The principal barriers to profitable production and wide adaptation of EVs are range, high costs and the availability of charging stations.
As with the railroads (with land grants and right of ways) and airlines (with postal contracts and municipal financing of airports) aggressive government intervention may prove necessary to create a broad enough market to overcome those challenges.
GM and others are introducing vehicles that can go up to 200 miles before recharging. That range will gradually improve and recharge times will come down — eventually providing the practical range necessary for most family trips — and not just errands and commuting.
However, until a mass market truly emerges to spur more rapid innovation and drive down the cost of batteries, EVs will remain an expensive fashion statement. With gas prices likely to stay around $2.50 for the foreseeable future, EVs simply cost too much more than conventional SUVs to purchase and operate overall.
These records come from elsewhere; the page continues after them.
**config.mk**
```make
export PLATFORM = sky130hd
export DESIGN_NAME = cp0_top
export DESIGN_NICKNAME = d
export VERILOG_FILES = /design/src/design/cp0_pkg.sv /design/src/design/cp0_commit.sv /design/src/design/cp0_exc_addr.sv /design/src/design/cp0_read_mux.sv /design/src/design/cp0_status_cause.sv /design/src/design/cp0_timer.sv /design/src/design/cp0_top.sv
export SDC_FILE = /design/constraint.sdc
export NUM_CORES = 1
export LEC_CHECK = 0
export ABC_AREA = 1
export BUFFER_PORTS_ARGS = -buffer_cell sky130_fd_sc_hd__buf_2
export CAP_MARGIN = 20
export CORE_AREA = 10 10 187 172
export CTS_CLUSTER_DIAMETER = 200
export DETAILED_ROUTE_END_ITERATION = 7
export DIE_AREA = 0 0 197 182
export GPL_TIMING_DRIVEN = 0
export MAX_ROUTING_LAYER = met4
export PLACE_DENSITY_LB_ADDON = 0.15
export SETUP_SLACK_MARGIN = 0.02
export SLEW_MARGIN = 20
export SYNTH_ARGS = -nofsm -noshare
export SYNTH_HDL_FRONTEND = slang
export SYNTH_SLANG_ARGS = --single-unit
export TNS_END_PERCENT = 30
```
**constraint.sdc**
```tcl
create_clock -name clk -period 2.19 [get_ports clk]
set_clock_uncertainty 0.15 [all_clocks]
set_input_delay 0.438 -clock clk [delete_from_list [all_inputs] [get_ports clk]]
set_output_delay 0.438 -clock clk [all_outputs]
set_load 0.03 [all_outputs]
```
**src/design/cp0_pkg.sv**
```systemverilog
`default_nettype none

package cp0_pkg;

    typedef logic [31:0] word_t;       // Data word or address
    typedef logic [7:0]  cp0_addr_t;   // {rd, sel}
    typedef logic [4:0]  exc_kind_t;   // Pipeline exception kind
    typedef logic [4:0]  exc_code_t;   // Architectural ExcCode
    typedef logic [7:0]  irq_t;        // Pending or mask bits
    typedef logic [5:0]  hw_int_t;     // External interrupt lines

    localparam cp0_addr_t ADDR_BADVADDR = 8'd64;   // rd 8, sel 0
    localparam cp0_addr_t ADDR_COUNT    = 8'd72;   // rd 9, sel 0
    localparam cp0_addr_t ADDR_COMPARE  = 8'd88;   // rd 11, sel 0
    localparam cp0_addr_t ADDR_STATUS   = 8'd96;   // rd 12, sel 0
    localparam cp0_addr_t ADDR_CAUSE    = 8'd104;  // rd 13, sel 0
    localparam cp0_addr_t ADDR_EPC      = 8'd112;  // rd 14, sel 0

    localparam exc_kind_t EXK_NONE = 5'd0;
    localparam exc_kind_t EXK_INT  = 5'd1;
    localparam exc_kind_t EXK_ADEL = 5'd2;
    localparam exc_kind_t EXK_ADES = 5'd3;
    localparam exc_kind_t EXK_SYS  = 5'd4;
    localparam exc_kind_t EXK_BP   = 5'd5;
    localparam exc_kind_t EXK_RI   = 5'd6;
    localparam exc_kind_t EXK_OV   = 5'd7;
    localparam exc_kind_t EXK_TRAP = 5'd8;

    localparam exc_code_t CODE_INT  = 5'd0;
    localparam exc_code_t CODE_ADEL = 5'd4;
    localparam exc_code_t CODE_ADES = 5'd5;
    localparam exc_code_t CODE_SYS  = 5'd8;
    localparam exc_code_t CODE_BP   = 5'd9;
    localparam exc_code_t CODE_RI   = 5'd10;
    localparam exc_code_t CODE_OV   = 5'd12;
    localparam exc_code_t CODE_TR   = 5'd13;
    localparam exc_code_t CODE_NONE = 5'd31;   // Nothing recorded yet

    // One instruction leaving the commit stage
    typedef struct packed {
        logic      valid;
        logic      is_mtc0;
        logic      is_eret;
        logic      ex;        // Exception reported for this instruction
        logic      bd;        // Sits in a branch delay slot
        exc_kind_t kind;
        cp0_addr_t addr;      // mtc0 or mfc0 target
        word_t     pc;
        word_t     wdata;     // ALU result, mtc0 data or data address
    } commit_req_t;

    typedef struct packed {
        logic status;
        logic cause;
        logic count;
        logic compare;
        logic epc;
        logic exc;            // Exception accepted this cycle
    } cp0_wen_t;

    // Values the pipeline needs for redirect and interrupt decision
    typedef struct packed {
        word_t epc;
        logic  ie;
        logic  exl;
        irq_t  im;
        irq_t  ip;
        logic  ti;
    } cp0_state_t;

endpackage

`default_nettype wire

```
**src/design/cp0_commit.sv**
```systemverilog
`timescale 1ns/1ps
`default_nettype none

module cp0_commit import cp0_pkg::*; (
    input  commit_req_t commit,
    input  logic        exl,
    output cp0_wen_t    wen,
    output logic        ex_first,
    output logic        eret_flush
);

    logic mtc0_we;
    logic ex_take;

    // An instruction that faulted never updates a register
    assign mtc0_we = commit.valid && commit.is_mtc0 && !commit.ex;
    assign ex_take = commit.valid && commit.ex;

    always_comb begin
        wen         = '0;
        wen.status  = mtc0_we && (commit.addr == ADDR_STATUS);
        wen.cause   = mtc0_we && (commit.addr == ADDR_CAUSE);
        wen.count   = mtc0_we && (commit.addr == ADDR_COUNT);
        wen.compare = mtc0_we && (commit.addr == ADDR_COMPARE);
        wen.epc     = mtc0_we && (commit.addr == ADDR_EPC);
        wen.exc     = ex_take;
    end

    // Nested exceptions keep EPC and BD of the outer one
    assign ex_first = ex_take && !exl;

    assign eret_flush = commit.valid && commit.is_eret && !commit.ex;

endmodule

`default_nettype wire

```
**src/design/cp0_exc_addr.sv**
```systemverilog
`timescale 1ns/1ps
`default_nettype none

module cp0_exc_addr import cp0_pkg::*; (
    input  logic        clk,
    input  logic        reset,
    input  commit_req_t commit,
    input  cp0_wen_t    wen,
    input  logic        ex_first,
    output word_t       epc,
    output word_t       badvaddr
);

    logic pc_misaligned;

    assign pc_misaligned = (commit.pc[1:0] != 2'b00);

    // EPC points at the branch when the fault is in its delay slot
    always_ff @(posedge clk) begin
        if (reset) begin
            epc <= '0;
        end else if (ex_first) begin
            epc <= commit.bd ? commit.pc - 32'd4 : commit.pc;
        end else if (wen.epc) begin
            epc <= commit.wdata;
        end
    end

    always_ff @(posedge clk) begin
        if (reset) begin
            badvaddr <= '0;
        end else if (wen.exc) begin
            if (commit.kind == EXK_ADES) begin
                badvaddr <= commit.wdata;   // Store address
            end else if (commit.kind == EXK_ADEL) begin
                // Fetch fault if the pc itself is bad, load fault otherwise
                badvaddr <= pc_misaligned ? commit.pc : commit.wdata;
            end
        end
    end

endmodule

`default_nettype wire

```
**src/design/cp0_read_mux.sv**
```systemverilog
`timescale 1ns/1ps
`default_nettype none

module cp0_read_mux import cp0_pkg::*; (
    input  cp0_addr_t addr,
    input  word_t     count,
    input  word_t     compare,
    input  word_t     epc,
    input  word_t     badvaddr,
    input  logic      ie,
    input  logic      exl,
    input  logic      bev,
    input  irq_t      im,
    input  irq_t      ip,
    input  logic      bd,
    input  logic      ti,
    input  exc_code_t exc_code,
    output word_t     rdata
);

    word_t status_word;
    word_t cause_word;

    assign status_word = {9'b0, bev, 6'b0, im, 6'b0, exl, ie};
    assign cause_word  = {bd, ti, 14'b0, ip, 1'b0, exc_code, 2'b00};

    always_comb begin
        case (addr)
            ADDR_BADVADDR: rdata = badvaddr;
            ADDR_COUNT:    rdata = count;
            ADDR_COMPARE:  rdata = compare;
            ADDR_STATUS:   rdata = status_word;
            ADDR_CAUSE:    rdata = cause_word;
            ADDR_EPC:      rdata = epc;
            default:       rdata = '0;   // Unmapped
        endcase
    end

endmodule

`default_nettype wire

```
**src/design/cp0_status_cause.sv**
```systemverilog
`timescale 1ns/1ps
`default_nettype none

module cp0_status_cause import cp0_pkg::*; (
    input  logic        clk,
    input  logic        reset,
    input  commit_req_t commit,
    input  cp0_wen_t    wen,
    input  logic        ex_first,
    input  logic        eret_flush,
    input  logic        ti,
    input  hw_int_t     ext_int,
    output logic        ie,
    output logic        exl,
    output logic        bev,
    output irq_t        im,
    output irq_t        ip,
    output logic        bd,
    output exc_code_t   exc_code
);

    exc_code_t code_next;

    // Status
    always_ff @(posedge clk) begin
        if (reset) begin
            ie  <= 1'b0;
            bev <= 1'b1;    // Boot vectors after reset
            im  <= '0;
        end else if (wen.status) begin
            ie  <= commit.wdata[0];
            bev <= commit.wdata[22];
            im  <= commit.wdata[15:8];
        end
    end

    always_ff @(posedge clk) begin
        if (reset) begin
            exl <= 1'b0;
        end else if (wen.exc) begin
            exl <= 1'b1;
        end else if (eret_flush) begin
            exl <= 1'b0;
        end else if (wen.status) begin
            exl <= commit.wdata[1];
        end
    end

    // Cause
    always_ff @(posedge clk) begin
        if (reset) begin
            bd <= 1'b0;
        end else if (ex_first) begin
            bd <= commit.bd;
        end
    end

    always_comb begin
        case (commit.kind)
            EXK_INT:  code_next = CODE_INT;
            EXK_ADEL: code_next = CODE_ADEL;
            EXK_ADES: code_next = CODE_ADES;
            EXK_SYS:  code_next = CODE_SYS;
            EXK_BP:   code_next = CODE_BP;
            EXK_RI:   code_next = CODE_RI;
            EXK_OV:   code_next = CODE_OV;
            EXK_TRAP: code_next = CODE_TR;
            default:  code_next = CODE_NONE;   // Includes EXK_NONE
        endcase
    end

    always_ff @(posedge clk) begin
        if (reset) begin
            exc_code <= CODE_NONE;
        end else if (wen.exc) begin
            exc_code <= code_next;   // Updated even when nested
        end
    end

    // Hardware lines are sampled every cycle
    always_ff @(posedge clk) begin
        if (reset) begin
            ip[7:2] <= '0;
        end else begin
            ip[7]   <= ext_int[5] | ti;   // Timer shares IP7
            ip[6:2] <= ext_int[4:0];
        end
    end

    always_ff @(posedge clk) begin
        if (reset) begin
            ip[1:0] <= '0;
        end else if (wen.cause) begin
            ip[1:0] <= commit.wdata[9:8];   // Software interrupts
        end
    end

endmodule

`default_nettype wire

```
**src/design/cp0_timer.sv**
```systemverilog
`timescale 1ns/1ps
`default_nettype none

module cp0_timer import cp0_pkg::*; #(
    parameter word_t COMPARE_RESET = 32'h0001_55cc
) (
    input  logic     clk,
    input  logic     reset,
    input  cp0_wen_t wen,
    input  word_t    wdata,
    output word_t    count,
    output word_t    compare,
    output logic     ti
);

    logic tick;   // High on every second cycle

    always_ff @(posedge clk) begin
        if (reset) begin
            tick <= 1'b0;
        end else begin
            tick <= ~tick;
        end
    end

    always_ff @(posedge clk) begin
        if (reset) begin
            count <= '0;
        end else if (wen.count) begin
            count <= wdata;   // Write wins over the increment
        end else if (tick) begin
            count <= count + 32'd1;
        end
    end

    always_ff @(posedge clk) begin
        if (reset) begin
            compare <= COMPARE_RESET;
        end else if (wen.compare) begin
            compare <= wdata;
        end
    end

    // Sticky until software rewrites Compare
    always_ff @(posedge clk) begin
        if (reset) begin
            ti <= 1'b0;
        end else if (wen.compare) begin
            ti <= 1'b0;
        end else if (count == compare) begin
            ti <= 1'b1;
        end
    end

endmodule

`default_nettype wire

```
**src/design/cp0_top.sv**
```systemverilog
`timescale 1ns/1ps
`default_nettype none

module cp0_top import cp0_pkg::*; #(
    parameter word_t COMPARE_RESET = 32'h0001_55cc
) (
    input  logic        clk,
    input  logic        reset,
    input  commit_req_t commit,
    input  hw_int_t     ext_int,
    output word_t       rdata,
    output logic        eret_flush,
    output cp0_state_t  state
);

    cp0_wen_t  wen;
    logic      ex_first;
    logic      ie;
    logic      exl;
    logic      bev;
    irq_t      im;
    irq_t      ip;
    logic      bd;
    logic      ti;
    exc_code_t exc_code;
    word_t     count;
    word_t     compare;
    word_t     epc;
    word_t     badvaddr;

    cp0_commit u_commit (
        .commit     (commit),
        .exl        (exl),
        .wen        (wen),
        .ex_first   (ex_first),
        .eret_flush (eret_flush)
    );

    cp0_status_cause u_status_cause (
        .clk        (clk),
        .reset      (reset),
        .commit     (commit),
        .wen        (wen),
        .ex_first   (ex_first),
        .eret_flush (eret_flush),
        .ti         (ti),
        .ext_int    (ext_int),
        .ie         (ie),
        .exl        (exl),
        .bev        (bev),
        .im         (im),
        .ip         (ip),
        .bd         (bd),
        .exc_code   (exc_code)
    );

    cp0_timer #(
        .COMPARE_RESET (COMPARE_RESET)
    ) u_timer (
        .clk     (clk),
        .reset   (reset),
        .wen     (wen),
        .wdata   (commit.wdata),
        .count   (count),
        .compare (compare),
        .ti      (ti)
    );

    cp0_exc_addr u_exc_addr (
        .clk      (clk),
        .reset    (reset),
        .commit   (commit),
        .wen      (wen),
        .ex_first (ex_first),
        .epc      (epc),
        .badvaddr (badvaddr)
    );

    cp0_read_mux u_read_mux (
        .addr     (commit.addr),
        .count    (count),
        .compare  (compare),
        .epc      (epc),
        .badvaddr (badvaddr),
        .ie       (ie),
        .exl      (exl),
        .bev      (bev),
        .im       (im),
        .ip       (ip),
        .bd       (bd),
        .ti       (ti),
        .exc_code (exc_code),
        .rdata    (rdata)
    );

    assign state.epc = epc;
    assign state.ie  = ie;
    assign state.exl = exl;
    assign state.im  = im;
    assign state.ip  = ip;
    assign state.ti  = ti;

endmodule

`default_nettype wire

```
==> impl_metrics.csv <==
group,metric,value,unit
synth,synthesis.area,9732,µm²
timing,finalSetupTns,-6.645,ns
critical_path,endpoint,"rdata[12]",
final_layout,layout_commonest_cell,"nand2_1",
drt,post_drt_wl_per_cell,22.65,µm
timing,setup_viol,32,
power,leakage,5.417,nW
drt,routed-via-count,11310,
timing,finalCritPeriodShare,113.2,%
clock_network,clk_path_buf_depth,2,
clock_network,cts.clk_slew.worst_paths,0.07,ns
floorplan,die_h,182,µm
critical_path,critPathKind,"in2out",
synth,synth_cell_type_count,47,
place,gp_congestion,0.9915,
power,pwr-share-clk,44.3,%
flow_run,drv_cap,0,
synth,synth_cells,1489,
power,combPwrFrac,13.0,%
clock_network,cts_hold_buf,0,
power,seqPwrFrac,42.7,%
outcome,violations,"negative setup slack",
global_route,first_global_vias,10820,
timing,grt_setup_unrepaired,"yes",
drt,drt_iter0_drc,1169,
power,fin_total_pwr,6.914,mW
worst_hold_path,hold_class,"in2reg",
worst_hold_path,min_path_cells,3,
critical_path,reg2reg_to,"u_exc_addr.epc[30]",
final_layout,final_net_count,1797,
timing,fin_ws,-0.2888,ns
final_layout,final_cell_mix,"nand2_1 (343), inv_1 (181), dfxtp_1 (155), buf_2 (154), nor2_1 (132)",
clock_network,cts_tree,"done",
timing,hold_viol,0,
power,p_sw,2.175,mW
drt,via_per_inst,5.438,
timing,worstMarginPinSlew,0.9825,ns
place,port_buffers,173,
synth,ys_warn_count,0,
power,p_per_area,558.9,nW/µm²
timing,drv_slew,0,
timing,final_period_minus_worst_setup_slack,2.479,ns
timing,max_slew_margin,34.50,%
synth,yosysSeqAreaShare,31.88,%
outcome,outcome,"complete, but fails checks",
global_route,antenna_found_initial,1,
floorplan,dieArea,35850,µm²
global_route,overflow,0,
place,hpwl,37160,µm
floorplan,dieWidth,197,µm
critical_path,worstPathMaxFanout,6,
global_route,grt_pass1_wl,69380,µm
critical_path,worstPathRequired,1.60,ns
final_layout,area_growth,27.13,%
power,p_int,4.740,mW
critical_path,startpoint,"commit[70]",
synth,syn_avg_cell_area,6.536,µm²
floorplan,placementRows,59,
critical_path,crit_arrival,1.89,ns
critical_path,rr_worst_depth,6,
drt,ant_nets,0,
synth,async_reset_ff_share,0,%
final_layout,fillCellCount,3073,
floorplan,coreArea,28350,µm²
drt,dr.pass1.iters,5,
critical_path,cp-start-kind,"primary input",
critical_path,r2r_slack,0.12,ns
floorplan,ioPinCount,174,
floorplan,start_util,34.33,%
power,switching_share,31.45,%
clock_network,clock-root-buffer,"clkbuf_16",
clock_network,cts.htree.levels,4,
synth,yosys_most_used_dff,"dfxtp_1",
drt,finalWirelength,47080,µm
synth,ys_ff_latch,155,
global_route,grt_max_degree,17,
final_layout,drive_above_1_share,22.59,%
timing,fmax,403.4,MHz
drt,drc,0,
clock_network,cts_buffers,17,
global_route,grt_usage,26.40,%
synth,synth-edff-count,0,
critical_path,r2r_start,"u_status_cause.exl",
clock_network,cts_sinks,155,
final_layout,n_antenna_cell,0,
critical_path,end_kind,"primary output",
clock_network,clkLatencyLatePin,0.44,ns
synth,syn_nets,1585,
power,ir_drop,544.9,µV
-- cells in the mapped netlist, drive strengths merged (2+ instances only) --
master,number,area (µm²)
or2,3,18.77
nor3,16,90.09
a221oi,3,26.28
a2111oi,2,17.52
inv,199,757.0
clkinv,3,12.51
nand4,23,143.9
nor2,156,693.2
o2111ai,14,122.6
o22ai,15,93.84
a21oi,107,539.3
o211ai,72,540.5
xnor2,16,140.1
ha,6,75.07
buf,41,282.8
clkbuf,28,106.4
a31oi,13,81.33
nand2,374,1478
o221ai,3,26.28
o21ai,127,654.4
xor2,29,254.0
nand3,79,432.9
dfxtp,155,3103
-- what timing repair did --
action / 4_1_cts / 5_1_grt
resized for setup: 143 / 20
buffers inserted: 16 / 1
hold endpoints to repair: 0 / 0
setup endpoints to repair: 33 / 39
pin swaps: 23 / 5
cloned: 3 / 0
-- routing by layer --
metal | global-route usage, % | vias to the layer above | routed length [µm]
li1 | - | 5353 | -
met1 | 34.74 | 5400 | 20680
met2 | 41.19 | 472 | 21690
met3 | 3.420 | 80 | 3424
met4 | 8.269 | 0 | 1286
met5 | - | - | 0
-- registers in the layout, indices dropped and copies added, names as in the netlist, 5 cells and up --
signal,count
u_status_cause.exc_code,5
u_status_cause.ip,8
u_timer.compare,32
u_timer.count,32
u_exc_addr.badvaddr,32
u_exc_addr.epc,32
u_status_cause.im,8
-- how the worst min path moves through the flow --
stage | endpoint | start
4_1_cts | u_status_cause.ip[3] | ext_int[1]
3_3_place_gp | u_status_cause.bev | u_status_cause.bev
2_1_floorplan | u_status_cause.bev | u_status_cause.bev
6_report | u_status_cause.ip[3] | ext_int[1]
3_5_place_dp | u_status_cause.bev | u_status_cause.bev
5_1_grt | u_status_cause.ip[3] | ext_int[1]
-- cell type report --
| cell class | instances | area [µm²] | area share (%) |
|---|---|---|---|
| inverter | 202 | 798.3 | 6.452 |
| buffer | 69 | 470.5 | 3.803 |
| sequential | 155 | 3103 | 25.08 |
| clock inverter | 14 | 156.4 | 1.264 |
| multi-input combinational | 1064 | 5791 | 46.80 |
| timing repair buffer | 192 | 1170 | 9.456 |
| tap | 366 | 457.9 | 3.701 |
| clock buffer | 17 | 425.4 | 3.439 |
-- cells by family (layout without fill, tap and decap cells) --
logic type | after synthesis | count (layout) | share of synthesized area, %
AO/OA/AOI/OAI | 358 | 358 | 21.83
XOR/XNOR | 45 | 45 | 4.050
adder cells (fa/ha/maj) | 6 | 6 | 0.7714
buffers and inverters | 271 | 494 | 11.91
flip-flops | 155 | 155 | 31.88
AND/OR/NAND/NOR | 654 | 655 | 29.56
-- stage by stage --
| stage | cells | cell area (µm²) | worst slack [ns] | util [%] | hold slack, ns |
|---|---|---|---|---|---|
| floorplan | 1489 | 9732 | -0.04786 | - | 0.2792 |
| global placement | 2028 | 11060 | -0.7175 | 39.00 | 0.2909 |
| detailed placement | 2028 | 11060 | -0.7169 | 39.00 | 0.3032 |
| CTS | 2078 | 12290 | -0.2566 | 43.34 | 0.03774 |
| global route | 2079 | 12370 | -0.3403 | 43.64 | 0.04849 |
| finish | 2079 | 12370 | -0.2888 | 43.64 | 0.04174 |
-- power by group through the flow --
stage,sequential (mW),combinational [mW],clock (mW)
after floorplan,3.07,0.378,0
after global placement,3.01,0.852,0
after detailed placement,3.01,0.857,0
after CTS,2.95,0.883,3.06
after global routing,2.95,0.962,3.17
final,2.95,0.900,3.06
-- worst max-delay path: stages --
cell and delay (ns):
buf_6 0.10, inv_4 0.05, nor2_4 0.05, nand2_2 0.08
nor2_4 0.05, nand2_8 0.08, clkinvlp_4 0.19, nand2_2 0.13
o21ai_2 0.06, a21oi_2 0.22, nand4_1 0.23, buf_6 0.21
(Power assumes the default switching activity.)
Also, too many families lack space for charging facilities, especially in cities that are built straight up, like New York. Even more spread-out cities like Washington have many homes with no driveway and whose cars are parked on the street.
Cash-strapped municipalities can barely maintain water and sewage systems, ambulance services and roads now, never mind build out systems of curb-side electrical charging stations. They will have to turn to private investors who must be assured of enough subscribers to make such large investments attractive.
The federal government provides tax credits up to $7,500 for the first 200,000 EVs sold by each manufacturer. Tesla TSLA, -0.63% will soon cross that threshold and lose its subsidies without yet producing a vehicle whose price can cover costs.
Beijing is more aggressively underwriting domestic manufactures and building a vast system of charging stations.
By 2019, major manufacturers will be required to make and offer for sale EVs in China, meet progressively rising EV quotas after that, and use batteries manufactured by Chinese companies. And along with the U.K., France and India, Beijing has signaled its intention to eventually ban the sale of gas-powered vehicles.
With a subsidized indigenous auto sector, protected domestic battery manufacturers and a market for motor vehicles about twice the size of the United States or Europe, all this could provide the scale to drive down Chinese manufacturing costs to levels competitive with or even lower than gas and diesel vehicles — and then flood the U.S. market.
Americans may not like their government similarly meddling in their market for personal transportation, but experiences with rail and air transportation demonstrate that is exactly what may be necessary to keep American manufacturers in the game.